Answer
$$\sin\theta=\frac{\sqrt{2x+1}}{|x+1|}$$
Work Step by Step
$$\cos\theta=\frac{x}{x+1}$$
According to the Pythagorean Identity
$$\sin^2\theta+\cos^2\theta=1$$
we can rewrite as $$\sin^2\theta=1-\cos^2\theta$$
Then, $$\sin\theta=\sqrt{1-\cos^2\theta}$$
This is the way we would be able to find an expression of $x$ for $\sin\theta$
1) Find $\cos^2\theta$
$$\cos^2\theta=\frac{x^2}{(x+1)^2}$$
2) Find $\sin^2\theta$
$$\sin^2\theta=1-\cos^2\theta$$
$$\sin^2\theta=1-\frac{x^2}{(x+1)^2}$$
$$\sin^2\theta=\frac{(x+1)^2-x^2}{(x+1)^2}$$
$$\sin^2\theta=\frac{(x+1-x)(x+1+x)}{(x+1)^2}$$ (for $a^2-b^2=(a-b)(a+b)$)
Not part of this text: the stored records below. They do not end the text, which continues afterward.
==> src/rtl/pwb_pkg.sv <==
package pwb_pkg;
  typedef enum logic [1:0] {
    SEL_NONE  = 2'd0,
    SEL_RD    = 2'd1,
    SEL_DRAIN = 2'd2,
    SEL_PASS  = 2'd3
  } mem_sel_e;
endpackage

==> src/rtl/pwb_store.sv <==
// Entry store: shift-register FIFO (slot 0 oldest) with address match,
// in-place merge and a byte-wise lookup for read merging.
module pwb_store #(
  parameter int AW    = 16,
  parameter int DEPTH = 4,
  parameter int NB    = 4
) (
  input  logic              clk,
  input  logic              rst,
  input  logic              push,
  input  logic [AW-1:0]     push_addr,
  input  logic [8*NB-1:0]   push_data,
  input  logic [NB-1:0]     push_be,
  input  logic              pop,
  input  logic [AW-1:0]     look_addr,
  output logic              full,
  output logic              empty,
  output logic [AW-1:0]     head_addr,
  output logic [8*NB-1:0]   head_data,
  output logic [NB-1:0]     head_be,
  output logic [NB-1:0]     look_be,
  output logic [8*NB-1:0]   look_data
);
  localparam int DW = 8 * NB;
  localparam int IW = (DEPTH > 1) ? $clog2(DEPTH) : 1;
  localparam int CW = $clog2(DEPTH + 1);

  logic [DEPTH-1:0] vld, vld_n;
  logic [AW-1:0]    ea   [DEPTH];
  logic [AW-1:0]    ea_n [DEPTH];
  logic [DW-1:0]    ed   [DEPTH];
  logic [DW-1:0]    ed_n [DEPTH];
  logic [NB-1:0]    eb   [DEPTH];
  logic [NB-1:0]    eb_n [DEPTH];

  logic [DEPTH-1:0] hit_vec;
  logic             hit;
  logic [IW-1:0]    hit_idx;
  logic [CW-1:0]    cnt;
  logic [IW-1:0]    tgt;

  // The head is not a merge target in the cycle it leaves for memory.
  for (genvar i = 0; i < DEPTH; i++) begin : g_hit
    assign hit_vec[i] = vld[i] && (ea[i] == push_addr) && ((i != 0) || !pop);
  end

  always_comb begin
    hit     = 1'b0;
    hit_idx = '0;
    cnt     = '0;
    for (int i = 0; i < DEPTH; i++) begin
      cnt = cnt + CW'(vld[i]);
      if (hit_vec[i]) begin
        hit     = 1'b1;
        hit_idx = IW'(i);
      end
    end
  end

  always_comb begin
    vld_n = vld;
    for (int i = 0; i < DEPTH; i++) begin
      ea_n[i] = ea[i];
      ed_n[i] = ed[i];
      eb_n[i] = eb[i];
    end
    if (pop) begin
      for (int i = 0; i < DEPTH - 1; i++) begin
        ea_n[i] = ea[i+1];
        ed_n[i] = ed[i+1];
        eb_n[i] = eb[i+1];
      end
      eb_n[DEPTH-1] = '0;
      vld_n = {1'b0, vld[DEPTH-1:1]};
    end
    tgt = hit ? (hit_idx - IW'(pop)) : (IW'(cnt) - IW'(pop));
    if (push) begin
      if (!hit) begin
        vld_n[tgt] = 1'b1;
        ea_n[tgt]  = push_addr;
        eb_n[tgt]  = '0;
      end
      for (int b = 0; b < NB; b++) begin
        if (push_be[b]) ed_n[tgt][8*b +: 8] = push_data[8*b +: 8];
      end
      eb_n[tgt] = eb_n[tgt] | push_be;
    end
  end

  always_ff @(posedge clk) begin
    if (rst) begin
      vld <= '0;
      for (int i = 0; i < DEPTH; i++) eb[i] <= '0;
    end else begin
      vld <= vld_n;
      for (int i = 0; i < DEPTH; i++) eb[i] <= eb_n[i];
    end
  end

  always_ff @(posedge clk) begin
    for (int i = 0; i < DEPTH; i++) begin
      ea[i] <= ea_n[i];
      ed[i] <= ed_n[i];
    end
  end

  // Oldest to youngest, so a younger byte overrides an older one.
  always_comb begin
    look_be   = '0;
    look_data = '0;
    for (int i = 0; i < DEPTH; i++) begin
      if (vld[i] && (ea[i] == look_addr)) begin
        for (int b = 0; b < NB; b++) begin
          if (eb[i][b]) begin
            look_data[8*b +: 8] = ed[i][8*b +: 8];
            look_be[b]          = 1'b1;
          end
        end
      end
    end
  end

  assign full      = vld[DEPTH-1];
  assign empty     = !vld[0];
  assign head_addr = ea[0];
  assign head_data = ed[0];
  assign head_be   = eb[0];

  AST_NO_OVERFLOW: assert property (@(posedge clk) disable iff (rst) push |-> !full);
  AST_NO_UNDERFLOW: assert property (@(posedge clk) disable iff (rst) pop |-> !empty);
  AST_MERGE_NO_SLOT: assert property (@(posedge clk) disable iff (rst)
    (push && hit && !pop) |=> ($countones(vld) == $past($countones(vld))));
  for (genvar i = 0; i < DEPTH - 1; i++) begin : g_pack
    AST_PACKED: assert property (@(posedge clk) disable iff (rst) !vld[i] |-> !vld[i+1]);
  end
endmodule

==> src/rtl/pwb_arb.sv <==
// Memory port arbiter: the enable picks between read-first and write-first order.
module pwb_arb
  import pwb_pkg::*;
(
  input  logic     en,
  input  logic     rd_req,
  input  logic     wr_req,
  input  logic     empty,
  output mem_sel_e sel
);
  always_comb begin
    sel = SEL_NONE;
    if (en) begin
      if (rd_req)      sel = SEL_RD;
      else if (!empty) sel = SEL_DRAIN;
    end else begin
      if (!empty)      sel = SEL_DRAIN;
      else if (wr_req) sel = SEL_PASS;
      else if (rd_req) sel = SEL_RD;
    end
  end
endmodule

==> src/rtl/pwb_rdmerge.sv <==
// Holds the buffered-byte snapshot of the one outstanding read and
// overlays it on the memory return data.
module pwb_rdmerge #(
  parameter int NB = 4
) (
  input  logic            clk,
  input  logic            rst,
  input  logic            grant,
  input  logic [NB-1:0]   grant_be,
  input  logic [8*NB-1:0] grant_data,
  input  logic            mem_rvalid,
  input  logic [8*NB-1:0] mem_rdata,
  output logic            busy,
  output logic            out_valid,
  output logic [8*NB-1:0] out_data
);
  localparam int DW = 8 * NB;

  logic [NB-1:0] snap_be;
  logic [DW-1:0] snap_d;
  logic [DW-1:0] merged;

  always_ff @(posedge clk) begin
    if (grant) begin
      snap_be <= grant_be;
      snap_d  <= grant_data;
    end
  end

  always_comb begin
    for (int b = 0; b < NB; b++)
      merged[8*b +: 8] = snap_be[b] ? snap_d[8*b +: 8] : mem_rdata[8*b +: 8];
  end

  always_ff @(posedge clk) begin
    if (rst) begin
      busy      <= 1'b0;
      out_valid <= 1'b0;
      out_data  <= '0;
    end else begin
      if (grant)           busy <= 1'b1;
      else if (mem_rvalid) busy <= 1'b0;
      out_valid <= mem_rvalid && busy;
      if (mem_rvalid) out_data <= merged;
    end
  end

  AST_ONE_READ: assert property (@(posedge clk) disable iff (rst) busy |-> !grant);
  AST_RET_AFTER_MEM: assert property (@(posedge clk) disable iff (rst)
    out_valid |-> $past(mem_rvalid));
endmodule

==> src/rtl/pwb_top.sv <==
module pwb_top
  import pwb_pkg::*;
#(
  parameter int AW    = 16,
  parameter int DEPTH = 4,
  parameter int NB    = 4
) (
  input  logic            clk,
  input  logic            rst,
  input  logic            buf_en,
  input  logic            m_wr_valid,
  input  logic [AW-1:0]   m_wr_addr,
  input  logic [8*NB-1:0] m_wr_data,
  input  logic [NB-1:0]   m_wr_be,
  output logic            m_wr_ready,
  input  logic            m_rd_valid,
  input  logic [AW-1:0]   m_rd_addr,
  output logic            m_rd_ready,
  output logic            m_rd_rvalid,
  output logic [8*NB-1:0] m_rd_rdata,
  output logic            mem_req,
  output logic            mem_we,
  output logic [AW-1:0]   mem_addr,
  output logic [8*NB-1:0] mem_wdata,
  output logic [NB-1:0]   mem_be,
  input  logic            mem_gnt,
  input  logic            mem_rvalid,
  input  logic [8*NB-1:0] mem_rdata
);
  localparam int DW = 8 * NB;

  mem_sel_e      sel;
  logic          rd_busy, rd_req, push, pop, full, empty;
  logic [AW-1:0] head_addr;
  logic [DW-1:0] head_data, look_data;
  logic [NB-1:0] head_be, look_be;

  assign rd_req = m_rd_valid && !rd_busy;
  assign push   = buf_en && m_wr_valid && !full;
  assign pop    = (sel == SEL_DRAIN) && mem_gnt;

  pwb_arb u_arb (
    .en     (buf_en),
    .rd_req (rd_req),
    .wr_req (m_wr_valid),
    .empty  (empty),
    .sel    (sel)
  );

  pwb_store #(.AW(AW), .DEPTH(DEPTH), .NB(NB)) u_store (
    .clk       (clk),
    .rst       (rst),
    .push      (push),
    .push_addr (m_wr_addr),
    .push_data (m_wr_data),
    .push_be   (m_wr_be),
    .pop       (pop),
    .look_addr (m_rd_addr),
    .full      (full),
    .empty     (empty),
    .head_addr (head_addr),
    .head_data (head_data),
    .head_be   (head_be),
    .look_be   (look_be),
    .look_data (look_data)
  );

  pwb_rdmerge #(.NB(NB)) u_rdm (
    .clk        (clk),
    .rst        (rst),
    .grant      (m_rd_ready),
    .grant_be   (look_be),
    .grant_data (look_data),
    .mem_rvalid (mem_rvalid),
    .mem_rdata  (mem_rdata),
    .busy       (rd_busy),
    .out_valid  (m_rd_rvalid),
    .out_data   (m_rd_rdata)
  );

  assign m_wr_ready = buf_en ? !full : ((sel == SEL_PASS) && mem_gnt);
  assign m_rd_ready = (sel == SEL_RD) && mem_gnt;
  assign mem_req    = (sel != SEL_NONE);
  assign mem_we     = (sel == SEL_DRAIN) || (sel == SEL_PASS);

  always_comb begin
    case (sel)
      SEL_RD: begin
        mem_addr = m_rd_addr; mem_wdata = '0;        mem_be = '1;
      end
      SEL_DRAIN: begin
        mem_addr = head_addr; mem_wdata = head_data; mem_be = head_be;
      end
      SEL_PASS: begin
        mem_addr = m_wr_addr; mem_wdata = m_wr_data; mem_be = m_wr_be;
      end
      default: begin
        mem_addr = '0;        mem_wdata = '0;        mem_be = '0;
      end
    endcase
  end

  AST_READ_FIRST: assert property (@(posedge clk) disable iff (rst)
    (buf_en && m_rd_valid && !rd_busy && mem_req) |-> !mem_we);
  AST_PASS_DIRECT: assert property (@(posedge clk) disable iff (rst)
    (!buf_en && m_wr_valid && m_wr_ready) |-> (mem_we && mem_addr == m_wr_addr
                                               && mem_wdata == m_wr_data));
  AST_ACK_WHEN_ROOM: assert property (@(posedge clk) disable iff (rst)
    (buf_en && m_wr_valid && !full) |-> m_wr_ready);
endmodule

==> config.mk <==
export PLATFORM = sky130hd
export DESIGN_NAME = pwb_top
export DESIGN_NICKNAME = d
export VERILOG_FILES = /design/src/rtl/pwb_pkg.sv /design/src/rtl/pwb_store.sv /design/src/rtl/pwb_arb.sv /design/src/rtl/pwb_rdmerge.sv /design/src/rtl/pwb_top.sv
export SDC_FILE = /design/constraint.sdc
export NUM_CORES = 1
export LEC_CHECK = 0
export BUFFER_PORTS_ARGS = -buffer_cell sky130_fd_sc_hd__buf_2
export CAP_MARGIN = 25
export CORE_MARGIN = 3
export CORE_UTILIZATION = 30
export DETAILED_ROUTE_END_ITERATION = 16
export PLACE_DENSITY_LB_ADDON = 0.05
export SLEW_MARGIN = 0
export SYNTH_ARGS = -nofsm -noshare
export SYNTH_HDL_FRONTEND = slang
export SYNTH_HIERARCHICAL = 1
export SYNTH_SLANG_ARGS = --single-unit
==> constraint.sdc <==
create_clock -name clk -period 4.6 [get_ports clk]
set_clock_uncertainty 0.15 [all_clocks]
set_input_delay 0.69 -clock clk [delete_from_list [all_inputs] [get_ports clk]]
set_output_delay 0.69 -clock clk [all_outputs]
set_load 0.1 [all_outputs]
==> results.json, run 1 <==
{
  "outcome": "finished clean",
  "yosysMostFrequentCell": "mux2_2",
  "fillers": 5172,
  "dieHeight_um": 237,
  "grt_setup_unrepaired": "false",
  "start_util_pct": 30.4,
  "reg2regPathDepth": 11,
  "design_power_total_mw": 10.6,
  "cp_num_buf_inv": 2,
  "cts_htree_levels": 2,
  "routabilityCongestion": 0.869,
  "critPathKind": "reg -> reg",
  "top_usage_layer": "met2",
  "vias": 11784,
  "dr.pass1.iters": 5,
  "crit_fanout": 4,
  "synth_top_family_by_area": "multiplexers",
  "max_freq_ghz": 0.229,
  "syn_nets": 1529,
  "grt_pass1_wl_um": 78100,
  "placementRows": 84,
  "slew_viol_final": 0,
  "drtIter0Drc": 605,
  "min_period_ns": 4.37,
  "post_cts_buffers": 0,
  "routedWlPerCell_um": 21.8,
  "synth_fa_ha_area_share_pct": 0.437,
  "clock-root-buffer": "clkbuf_16",
  "synthCells": 1417,
  "finalSetupViolations": 0,
  "ctsLongestPathBuffers": 3,
  "nNetsFinal": 1760,
  "maxCapViolCount": 0,
  "power.ir.vdd_worst_v": 0.000242,
  "wl_um": 51500,
  "synth_top_area_share_pct": 24.7,
  "final_core_util_pct": 37.5,
  "grt_pass1_vias": 12116,
  "yosysSeqAreaShare_pct": 40.5,
  "ys.flop_type": "dfxtp_1",
  "crit_path_top_delay_cell": "or4_1",
  "cp-start-kind": "register",
  "p_leak_nw": 7.84,
  "crit_arrival_ns": 4.65,
  "yosys.area_share.simple_pct": 9.84,
  "cts_tree": "done",
  "dp_hpwl_um": 36400,
  "synthTopCellsByCount": "324 x mux2_2, 198 x dfxtp_1, 88 x xor2_1",
  "r2r-start": "u_store/ea[1][7]",
  "cp_top_family": "simple AND/OR/NAND/NOR gates",
  "yosys.cell_types.count": 66,
  "endpoint_kind": "register",
  "worst_slew_pin_slew_ns": 1.02,
  "async_flop_share_pct": 0,
  "finalCritPeriodShare_pct": 95.0,
  "cts_buffers": 37,
  "via_per_inst": 4.98,
  "clk_latency_ns": 0.55,
  "synth-edff-count": 84,
  "slew_headroom_pct": 32.0,
  "min_path_cells": 1,
  "syn_avg_cell_area_um2": 11.3,
  "grt_antenna_before_repair": 1,
  "global_route.usage.met2_pct": 29.5,
  "use_met1_pct": 25.3,
  "io_pins": 196,
  "hold_viol_final": 0,
  "grt_max_degree": 170,
  "synth_compound_area_share_pct": 8.88,
  "overflow": 0,
  "cp_cell_sequence": "xor2_1 > or4_1 > or4_1 > o32a_1 > ha_1 > o21ai_0 > a2111oi_4 > buf_4 > nor2b_1 > buf_4 > mux2_2",
  "grt_usage_pct": 18.1,
  "fp.dieW_um": 237,
  "min-delay-start": "m_wr_data[31]",
  "startpoint": "u_store/ea[1][7]",
  "port_buffers": 195,
  "clk_pin_slew_ns": 0.06,
  "path_depth": 11,
  "slowest_delay_ns": 0.61,
  "netlist_top_cells_area": "dfxtp_1 25%, mux2_2 23%, edfxtp_1 16%",
  "fp.dieArea_um2": 56200,
  "synth.largest_area_cell": "dfxtp_1",
  "drc_errors": 0,
  "muxShareOfSynthArea_pct": 29.6,
  "drive_above_1_share_pct": 43.0,
  "critPathRequiredTime_ns": 4.88,
  "synthesis.area_um2": 16000,
  "yosys.area_share.xor_xnor_pct": 7.11,
  "grt_use_met3_pct": 2.97,
  "hold_path.class": "in -> reg",
  "cts.sinks": 282,
  "syn2layout_area_growth_pct": 23.1,
  "power_density_nw_per_um2": 539,
  "core_area_um2": 52700,
  "yosys_warnings": 6,
  "ys_ff_latch": 282,
  "postRouteAntennaNets": 0
}
[report_power, final]
group | switching [mW] | leakage, nW | internal (mW)
sequential | 0.678 | 2.44 | 3.29
clock | 1.12 | 0.590 | 1.72
combinational | 2.11 | 4.81 | 1.70
[placed cells by master, fill, tap and decap left out, drive strengths merged, types with 6 or more instances in the layout]
cell type / count
clkbuf: 56
clkinv: 8
a211oi: 36
or4: 11
mux2i: 86
xor2: 88
a22o: 53
buf: 286
edfxtp: 84
nor2: 62
nor4: 20
nand2: 42
a31oi: 10
nand3: 13
xnor2: 42
o21a: 8
o21ai: 6
inv: 22
and3: 8
a21oi: 45
mux2: 340
nor3: 35
nor2b: 40
nand4: 17
dfxtp: 198
[metrics by stage]
step / std cells / hold WS [ns] / cell area, um2 / setup slack (ns) / setup TNS [ns]
6_report: 2365 / 0.237 / 19700 / 0.229 / 0
5_1_grt: 2364 / 0.217 / 19700 / 0.0414 / 0
4_1_cts: 2363 / 0.201 / 19700 / 0.237 / 0
3_5_place_dp: 2296 / 0.328 / 18500 / -0.179 / -9.89
3_3_place_gp: 2296 / 0.322 / 18500 / -0.138 / -7.17
2_1_floorplan: 1417 / 0.314 / 16200 / -0.143 / -4.64
[cells by family (layout without fill, tap and decap cells)]
| family | count (synthesis) | after routing |
|---|---|---|
| multiplexers | 426 | 426 |
| XOR/XNOR | 130 | 130 |
| other | 0 | 1 |
| AO/OA/AOI/OAI | 186 | 186 |
| buffers and inverters | 115 | 374 |
| AND/OR/NAND/NOR | 273 | 273 |
| adder cells (fa/ha/maj) | 5 | 5 |
| flip-flops | 282 | 282 |
[worst paths after layout]
kind / to / slack (ns)
worst max-delay path: u_store/ed[2][21] / 0.23
worst min-delay path: register / 0.24
worst max register to register: u_store/ed[2][21] / 0.23
worst min register to register: u_rdm/out_data[4] / 0.33
[area by class of cell]
class	instances	area, um2	share of cell area [%]
Clock buffer	56	1110	5.63
Sequential cell	282	6490	32.9
Antenna cell	1	2.50	0.0127
Clock inverter	11	83.8	0.425
Multi-Input combinational cell	1020	9130	46.3
Tap cell	688	861	4.36
Inverter	21	82.6	0.419
Timing Repair Buffer	286	1970	10.0
[routing by layer]
layer  vias to the layer above  wire length, um
met3                        43             2100
li1                       5728                -
met2                       237            24000
met5                         -                0
met4                         0              643
met1                      5776            24800
[worst register-to-register path: cells and delay by family (launching register included)]
| family | cells | cell delay [ns] |
|---|---|---|
| and+or+nand+nor | 3 | 1.41 |
| AOI/OAI and AO/OA | 3 | 1.07 |
| buffers and inverters | 2 | 0.41 |
| DFF | 1 | 0.41 |
| adders and majority gates | 1 | 0.33 |
| muxes | 1 | 0.33 |
| xor gates and xnor gates | 1 | 0.13 |
[repair_timing]
| action | CTS | global route |
|---|---|---|
| endpoints found under the setup margin | 0 | 16 |
| hold buffers | 0 | 0 |
| gates resized for setup | 0 | 1 |
No activity file was read; power rests on OpenSTA's default activity.
==> run 2, diff against run 1 <==
- PLACE_DENSITY_LB_ADDON: 0.05 -> default
==> run 2 against run 1 <==
Compared with the run above:
- core utilization about the same
- power increased by 0.84%
- flip-flop and latch count unchanged
- routed wire length down 8.4%
- register-to-register slack gained 0.04 ns
- critical endpoint is now u_store/ed[2][6]
==> results.json, run 2 (same netlist as run 1, synthesis figures left out) <==
{
  "outcome": "finished clean",
  "max_freq_ghz": 0.231,
  "slew_headroom_pct": 32.5,
  "cp_cell_sequence": "xor2_1 > or4_1 > or4_1 > o32a_1 > ha_1 > o21ai_0 > a2111oi_4 > buf_4 > nor2b_1 > buf_4 > mux2_2",
  "power.ir.vdd_worst_v": 0.000329,
  "grt_pass1_wl_um": 71500,
  "drc_errors": 0,
  "hold_path.class": "in -> reg",
  "syn2layout_area_growth_pct": 23.2,
  "grt_max_degree": 61,
  "ctsLongestPathBuffers": 3,
  "fp.dieW_um": 237,
  "slew_viol_final": 0,
  "finalSetupViolations": 0,
  "start_util_pct": 30.4,
  "dieHeight_um": 237,
  "via_per_inst": 5.03,
  "ff2ff_setup_slack_ns": 0.27,
  "post_cts_buffers": 0,
  "clock-root-buffer": "clkbuf_16",
  "seq_area_um2": 6490,
  "slowest_delay_ns": 0.59,
  "crit_arrival_ns": 4.59,
  "vias": 11915,
  "cts_tree": "done",
  "maxCapViolCount": 0,
  "fillers": 5174,
  "fp.dieArea_um2": 56200,
  "worst_slew_pin_slew_ns": 1.01,
  "nNetsFinal": 1762,
  "startpoint": "u_store/ea[1][7]",
  "clk_latency_ns": 0.56,
  "grt_antenna_before_repair": 4,
  "cp-start-kind": "register",
  "r2r-end": "u_store/ed[2][6]",
  "critPathKind": "reg -> reg",
  "hold_ws_ns": 0.214,
  "clk_pin_slew_ns": 0.06,
  "reg2regPathDepth": 11,
  "multi_input_area_um2": 9120,
  "dr.pass1.iters": 7,
  "routabilityCongestion": 0.923,
  "min_period_ns": 4.33,
  "dp_hpwl_um": 34200,
  "power_density_nw_per_um2": 543,
  "placementRows": 84,
  "core_area_um2": 52700,
  "hold_viol_final": 0,
  "endpoint_kind": "register",
  "grt_usage_pct": 16.2,
  "overflow": 0,
  "grt_pass1_vias": 12080,
  "cts_buffers": 37,
  "crit_fanout": 8,
  "postRouteAntennaNets": 0,
  "cts_htree_levels": 2,
  "port_buffers": 195,
  "cts.sinks": 282,
  "layout.cells.non_filler": 2369,
  "io_pins": 196,
  "layout_common_cells": "306 x mux2_2, 198 x dfxtp_1, 195 x buf_2",
  "wl_um": 47200,
  "place_inst": 2299,
  "crit_path_top_delay_cell": "or4_1",
  "min-delay-start": "m_wr_data[26]",
  "crit_end": "u_store/ed[2][6]",
  "holdBufCountCts": 0,
  "drive_above_1_share_pct": 43.3,
  "r2r-start": "u_store/ea[1][7]",
  "critPathRequiredTime_ns": 4.85,
  "cts_resized": 0,
  "drtIter0Drc": 690,
  "final_common_cell": "mux2_2",
  "p_leak_nw": 7.86,
  "routedWlPerCell_um": 19.9,
  "finalCritPeriodShare_pct": 94.2,
  "grt_setup_unrepaired": "false"
}
[run 2: cell types whose count changed in the layout (fill, tap and decap cells not counted), sizes merged]
cell,delta
diode,+2
buf,+2
bufinv,+4
clkbuf,-8
clkinv,+1
clkinvlp,+2
inv,+1
[run 2: final cells by class]
| type | count | share of cell area (%) |
|---|---|---|
| well taps | 688 | 4.36 |
| flip-flops and latches | 282 | 32.9 |
| repair buffers | 288 | 9.56 |
| clock buffers | 48 | 5.22 |
| clock inverters | 19 | 1.32 |
| multi-input cells | 1020 | 46.2 |
| inverters | 21 | 0.418 |
| diodes | 3 | 0.0380 |
[run 2: critical path, delay by kind of cell, from the launching register on]
kind / cells / cell delay [ns]
muxes: 1 / 0.35
adders and majority gates: 1 / 0.36
buffers and inverters: 2 / 0.45
AOI/OAI and AO/OA: 3 / 0.93
DFF: 1 / 0.44
and+or+nand+nor: 3 / 1.33
xor gates and xnor gates: 1 / 0.16
[run 2: how the worst min path moves through the flow]
stage                         end  slack [ns]  cells past startpoint
6_report                 register        0.21                      1
5_1_grt                  register        0.21                      1
4_1_cts                  register        0.18                      1
3_5_place_dp   u_rdm/out_data[13]        0.33                      2
3_3_place_gp    u_rdm/out_data[8]        0.32                      2
2_1_floorplan     u_rdm/out_valid        0.31                      2
[run 2: through the flow]
| stage | worst slack [ns] | utilization [%] | total power, mW | TNS, ns | cell area, um2 |
|---|---|---|---|---|---|
| finish | 0.265 | 37.5 | 10.7 | 0 | 19700 |
| global route | 0.0766 | 37.5 | 11.2 | 0 | 19700 |
| CTS | 0.295 | 37.5 | 10.8 | 0 | 19700 |
| detailed placement | -0.0973 | 35.0 | 7.70 | -1.19 | 18400 |
| global placement | -0.0795 | 35.0 | 7.60 | -0.525 | 18400 |
| floorplan | -0.143 | - | 6.73 | -4.64 | 16200 |
[run 2: power breakdown]
group / internal, mW / switching (mW)
combinational: 1.68 / 2.02
sequential: 3.29 / 0.685
clock: 1.88 / 1.17
[run 2: metal layers]
layer / GRT usage [%] / share of wire (%)
met1: 20.8 / 44
met2: 27.4 / 48
met3: 3.45 / 5.6
met4: 4.98 / 2.4
met5: 0 / 0.066
==> run 3, diff against run 2 <==
- CTS_BUF_LIST: default -> sky130_fd_sc_hd__clkbuf_8
==> run 3 against run 2 <==
Compared with the run above:
- cell count is 1.4% higher
- flip-flop and latch count stayed put
- worst setup slack better by 0.014 ns
- non-clock buffer count stayed put
- count of clock-buffer cells in the layout is 13 higher
- core utilization is 0.47 points lower
- die area stayed put
- via count is 1.3% higher
- combinational power hardly changed
- worst hold slack worse by 0.053 ns
- final area is 1.3% lower
- largest power group unchanged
$$\sin^2\theta=\frac{1\times(2x+1)}{(x+1)^2}$$
$$\sin^2\theta=\frac{2x+1}{(x+1)^2}$$
3) Find $\sin\theta$
$$\sin\theta=\sqrt{\sin^2\theta}$$
$$\sin\theta=\frac{\sqrt{2x+1}}{\sqrt{(x+1)^2}}$$
$$\sin\theta=\frac{\sqrt{2x+1}}{|x+1|}$$ (since $\sqrt{a^2}=|a|$)
Unfortunately, we cannot eliminate the absolute value $||$ sign, since there is not enough information to know whether $(x+1)\gt0$ or $\lt0$.